Wanghe Bridge (望和桥 (望和橋, Wànghé Qiáo)) is an overpass and an important nodal point in Beijing.

When it was first built it carried a railway line over the northeastern 4th Ring Road. This railway line connected to the now disused Hepingli Railway Station.

Wanghe Bridge was expanded in the early 2000s to let the CityRail (Line 13 (Beijing Subway) through. The tracks of the CityRail essentially were placed where the previous railway line used to be. Another expansion in 2002 resulted in the bridge that is seen today.

The bridge was, until September 28, 2004, the starting point of the Jingcheng Expressway towards Laiguangying and ultimately Chengde in Hebei province. The expressway now commences at Taiyanggong on the 3rd Ring Road. The expressway bridges are right over the 4th Ring Road, which runs under the bridge.

Wanghe Bridge consists of three layers. The first layer is an underpass for vehicles on the 4th Ring Road. The second layer is the Jingcheng Expressway running over the 4th Ring Road.

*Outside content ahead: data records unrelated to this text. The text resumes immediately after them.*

`config.mk`:
```
export PLATFORM = sky130hd
export DESIGN_NAME = gen_busy_sb
export DESIGN_NICKNAME = d
export VERILOG_FILES = /design/src/rtl/gen_busy_sb.sv
export SDC_FILE = /design/constraint.sdc
export NUM_CORES = 1
export LEC_CHECK = 0
export ABC_AREA = 1
export CAP_MARGIN = 20
export CORE_MARGIN = 8
export CORE_UTILIZATION = 36
export DETAILED_ROUTE_END_ITERATION = 16
export GPL_TIMING_DRIVEN = 1
export PLACE_DENSITY = 0.6
export SYNTH_ARGS = -nofsm -noshare
export SYNTH_HDL_FRONTEND = slang
export SYNTH_SLANG_ARGS = --single-unit
```
`constraint.sdc`:
```
create_clock -name CLK -period 7.4 [get_ports CLK]
set_clock_uncertainty 0.1 [all_clocks]
set_input_delay 1.85 -clock CLK [delete_from_list [all_inputs] [get_ports CLK]]
set_output_delay 1.85 -clock CLK [all_outputs]
set_load 0.02 [all_outputs]
```
`src/rtl/gen_busy_sb.sv`:
```
// Busy-bit scoreboard: dispatch allocates entries, writeback releases them, flush clears all.
// Optional macro SB_REL_BYPASS_EN forwards a same-cycle release into alloc_ready/query_busy.
module gen_busy_sb #(
  parameter int unsigned NE = 32,
  parameter int unsigned AW = $clog2(NE),
  parameter int unsigned NQ = 2
) (
  input  logic             CLK,
  input  logic             RST,
  input  logic             alloc_valid,
  input  logic [AW-1:0]    alloc_idx,
  output logic             alloc_ready,
  input  logic             release_valid,
  input  logic [AW-1:0]    release_idx,
  input  logic             flush,
  input  logic [NQ*AW-1:0] query_idx,
  output logic [NQ-1:0]    query_busy,
  output logic [NE-1:0]    busy_vec,
  output logic [AW:0]      busy_cnt,
  output logic             err
);

`ifdef SB_REL_BYPASS_EN
  localparam logic RelFwd = 1'b1;
`else
  localparam logic RelFwd = 1'b0;
`endif

  logic [NE-1:0] busy_q, busy_d;
  logic [AW:0]   cnt_q, cnt_d;
  logic          err_q, err_d;

  logic [NE-1:0] rel_mask;
  logic [NE-1:0] fire_mask;
  logic [NE-1:0] eff;
  logic          fire;
  logic          rel_busy;
  logic          rel_bad;

  // Out-of-range indices match no entry, so their masks stay empty.
  always_comb begin
    rel_mask = '0;
    for (int unsigned i = 0; i < NE; i++) begin
      rel_mask[i] = release_valid && (release_idx == AW'(i));
    end
  end

  assign eff = busy_q & ~(rel_mask & {NE{RelFwd}});

  always_comb begin
    alloc_ready = 1'b0;
    for (int unsigned i = 0; i < NE; i++) begin
      if (alloc_idx == AW'(i)) begin
        alloc_ready = ~eff[i];
      end
    end
  end

  always_comb begin
    query_busy = '0;
    for (int unsigned k = 0; k < NQ; k++) begin
      for (int unsigned i = 0; i < NE; i++) begin
        if (query_idx[k*AW +: AW] == AW'(i)) begin
          query_busy[k] = eff[i];
        end
      end
    end
  end

  // A fire under flush is dropped even though alloc_ready is still reported.
  assign fire = alloc_valid & alloc_ready & ~flush;

  always_comb begin
    fire_mask = '0;
    for (int unsigned i = 0; i < NE; i++) begin
      fire_mask[i] = fire && (alloc_idx == AW'(i));
    end
  end

  assign rel_busy = |(rel_mask & busy_q);
  assign rel_bad  = release_valid & ~flush & ~rel_busy;

  always_comb begin
    busy_d = '0;
    cnt_d  = '0;
    if (!flush) begin
      busy_d = (busy_q & ~rel_mask) | fire_mask;
      cnt_d  = cnt_q + (AW+1)'(fire) - (AW+1)'(rel_busy);
    end
    err_d = err_q | rel_bad;
  end

  always_ff @(posedge CLK or posedge RST) begin
    if (RST) begin
      busy_q <= '0;
      cnt_q  <= '0;
      err_q  <= 1'b0;
    end else begin
      busy_q <= busy_d;
      cnt_q  <= cnt_d;
      err_q  <= err_d;
    end
  end

  assign busy_vec = busy_q;
  assign busy_cnt = cnt_q;
  assign err      = err_q;

endmodule

```
==> impl_metrics.tcl <==
set metrics [dict create \
    antenna_found_initial 0 \
    period_share 0.935 \
    setup_viol 0 \
    htree_levels 2 \
    cts.path.max_buffers 2 \
    r2r-start "busy_vec[1]" \
    layout_commonest_cell "nand2_1" \
    core_area_mm2 0.0101 \
    grt_max_degree 40 \
    final_antenna_net_count 0 \
    cp-end-kind "output pin" \
    layout-drive-gt1-share 0.0502 \
    hold_viol 0 \
    area_delta_synth_final_pct 24.1 \
    layout.cells.most_common_list "nand2_1 (138), nor2_1 (100), inv_1 (88)" \
    cts_tree "done" \
    yosysWarnings 0 \
    routed_wl_um 15500 \
    clock-root-buffer "clkbuf_8" \
    ys_ff_latch 39 \
    period_minus_slack_ps 6920 \
    drc_errors 0 \
    rsz0062_at_grt "no" \
    use_met1 0.273 \
    dr.first_iter.drc_count 509 \
    cts_buffers 5 \
    r2r_end "busy_cnt[5]" \
    grt_pass1_wl_um 24700 \
    rows 37 \
    top_usage_layer "met2" \
    min_path_type "flip-flop to flip-flop" \
    powerDensity_mw_per_mm2 124 \
    final-max-slew-violation-count 0 \
    final_cell_count_no_fill 813 \
    first_pass_iters 5 \
    grt.overflow.total 0 \
    yosysSeqAreaShare 0.264 \
    whs_path_depth 1 \
    hp-start "err" \
    vias 4570 \
    fmax_mhz 145 \
    ctsHoldBuffers 0 \
    placed_cells 804 \
    cts.sink_count 39 \
    synth_edf_count 0 \
    total_power_uw 569 \
    cts_setup_buffers 0 \
    synthTopCellsByArea "dfrtp_1 (26%), nand2_1 (14%), nand3_1 (10%), nor2_1 (10%), nand4_1 (9.0%)" \
    via_per_inst 5.62 \
    yosysTopAreaCellShare 0.264 \
    finalInstanceArea_mm2 0.00459 \
    yosysTopAreaCell "dfrtp_1" \
    final_nets 708 \
    ios 67 \
    cap_viol_max_count 0 \
    die_h_um 117 \
    cts_resized 0 \
    grt_pass1_vias 4560 \
    die_area_mm2 0.0138 \
    worst-r2r-cell-count 32 \
    wl_per_cell_um 19.0 \
    diodes 0 \
    outcome "finished clean" \
    startpoint_type "input port" \
    syn_nets 647 \
    io_buffers 66 \
    syn_inst 615 \
    yosys_most_used_dff "dfrtp_1" \
    track_usage 0.223 \
    grtUsageMet2 0.362 \
    required_ps 5450 \
    tns_ps 0 \
    fillers 1081 \
    clkSlewWorstSetupHoldPaths_ps 80 \
    die_w_um 117 \
    start_util 0.365 \
    avgSynthCellArea_um2 6.02 \
    arrival_ps 4970 \
    synth_area_mm2 0.00370 \
    ir_drop_v 0.000102 \
    grt_util_met3 0.0427 \
    tightestPinTransition_ps 593 \
    dpl.hpwl_um 11900 \
    yosys.cell_types.count 37 \
    p_leak_uw 0.00199 \
    synthArstFlopShare 1.00 \
    relSlewSlack 0.602 \
    critical_path_class "input port to output pin" \
    gp_congestion 0.993 \
    whs_endpoint "err" \
    crit_path_max_fanout 5 \
    placed_cell_area_mm2 0.00449 \
    ff2ff_setup_slack_ps 3490 \
    clock_latency_ps 300 \
]
layer usage:
| layer | routed length (µm) | part of all wire | up-vias |
|---|---|---|---|
| li1 | - | - | 2175 |
| met1 | 6570 | 0.42 | 2107 |
| met2 | 6880 | 0.44 | 242 |
| met3 | 1270 | 0.082 | 46 |
| met4 | 762 | 0.049 | 0 |
| met5 | 0 | 0 | - |
cell type report:
type / instances / area (µm²) / area share
clock buffer: 5 / 68.8 / 0.0150
clock inverter: 3 / 15.0 / 0.00327
inverter: 95 / 358 / 0.0779
multi-input combinational: 458 / 2250 / 0.491
sequential: 39 / 976 / 0.212
tap: 136 / 170 / 0.0370
timing repair buffer: 77 / 751 / 0.163
synth_stat cells (2+ instances only):
master	instances
nand2_1	138
nor2_1	101
inv_1	88
nand3_1	77
nand4_1	53
dfrtp_1	39
nor3_1	20
clkbuf_1	14
o21ai_0	10
a21oi_1	9
nor4_1	8
ha_1	6
o22ai_1	6
buf_2	5
o211ai_1	5
o221ai_1	4
buf_6	3
clkinv_1	3
inv_2	3
a2111oi_0	2
a31oi_1	2
nand4_2	2
nor2_2	2
o21bai_1	2
cell families after synthesis:
family	synth area share
AND/OR/NAND/NOR	0.501
buffers and inverters	0.128
flip-flops	0.264
AO/OA/AOI/OAI	0.0767
adder cells (fa/ha/maj)	0.0257
XOR/XNOR	0.00473
critical path, cell delays in order:
cell and delay, ps:
clkdlybuf4s50_1 500, inv_1 100, nor2_1 250, inv_1 130
nor2_1 210, a211oi_1 110, nand2_1 90, nand4_1 100
a21oi_1 150, nand3_1 90, nor3_1 140, nand4_1 120
nand2_1 80, nand4_1 90, nand2_1 80, nand4_1 70
nand2_1 80, nand3_1 60, nand2_1 60, nand4_1 70
clkdlybuf4s50_1 540
flip-flops by register name, summed over array words and instances, names as in the netlist:
register / count
busy_vec: 32
busy_cnt: 6
err: 1
worst max-delay path by stage:
stage	startpoint	end	slack, ps
after floorplan	query_idx[9]	query_busy[1]	1870
after global placement	query_idx[0]	query_busy[0]	510
after detailed placement	query_idx[0]	query_busy[0]	520
after CTS	query_idx[0]	query_busy[0]	500
after global routing	query_idx[0]	query_busy[0]	150
final	query_idx[0]	query_busy[0]	480
through the flow:
step	hold WS, ps	setup WS, ps	utilization
after global placement	366	509	0.443
after global routing	426	150	0.453
after CTS	409	502	0.452
final	400	481	0.453
after detailed placement	379	518	0.443
after floorplan	492	1870	-
where the power goes:
group	switching [µW]	internal, µW	leakage [µW]
logic	119	70.2	0.00141
clock network	82.8	64.7	0.0000477
registers	10.0	222	0.000535
No activity file was read; power rests on OpenSTA's default activity.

Finally, a few flyover bridges—connection lines—form a more irregular third layer.

Traffic at Wanghe Bridge is usually smooth.

Wangle Bridge is labelled as Exit 1 on 4th Ring Road, because its connection with Jingcheng Expressway, which also defines Exit 1 for Taiyanggong Bridge on 3rd Ring Road, and Exit 1 for Laiguangying Bridge on 5th Ring Road.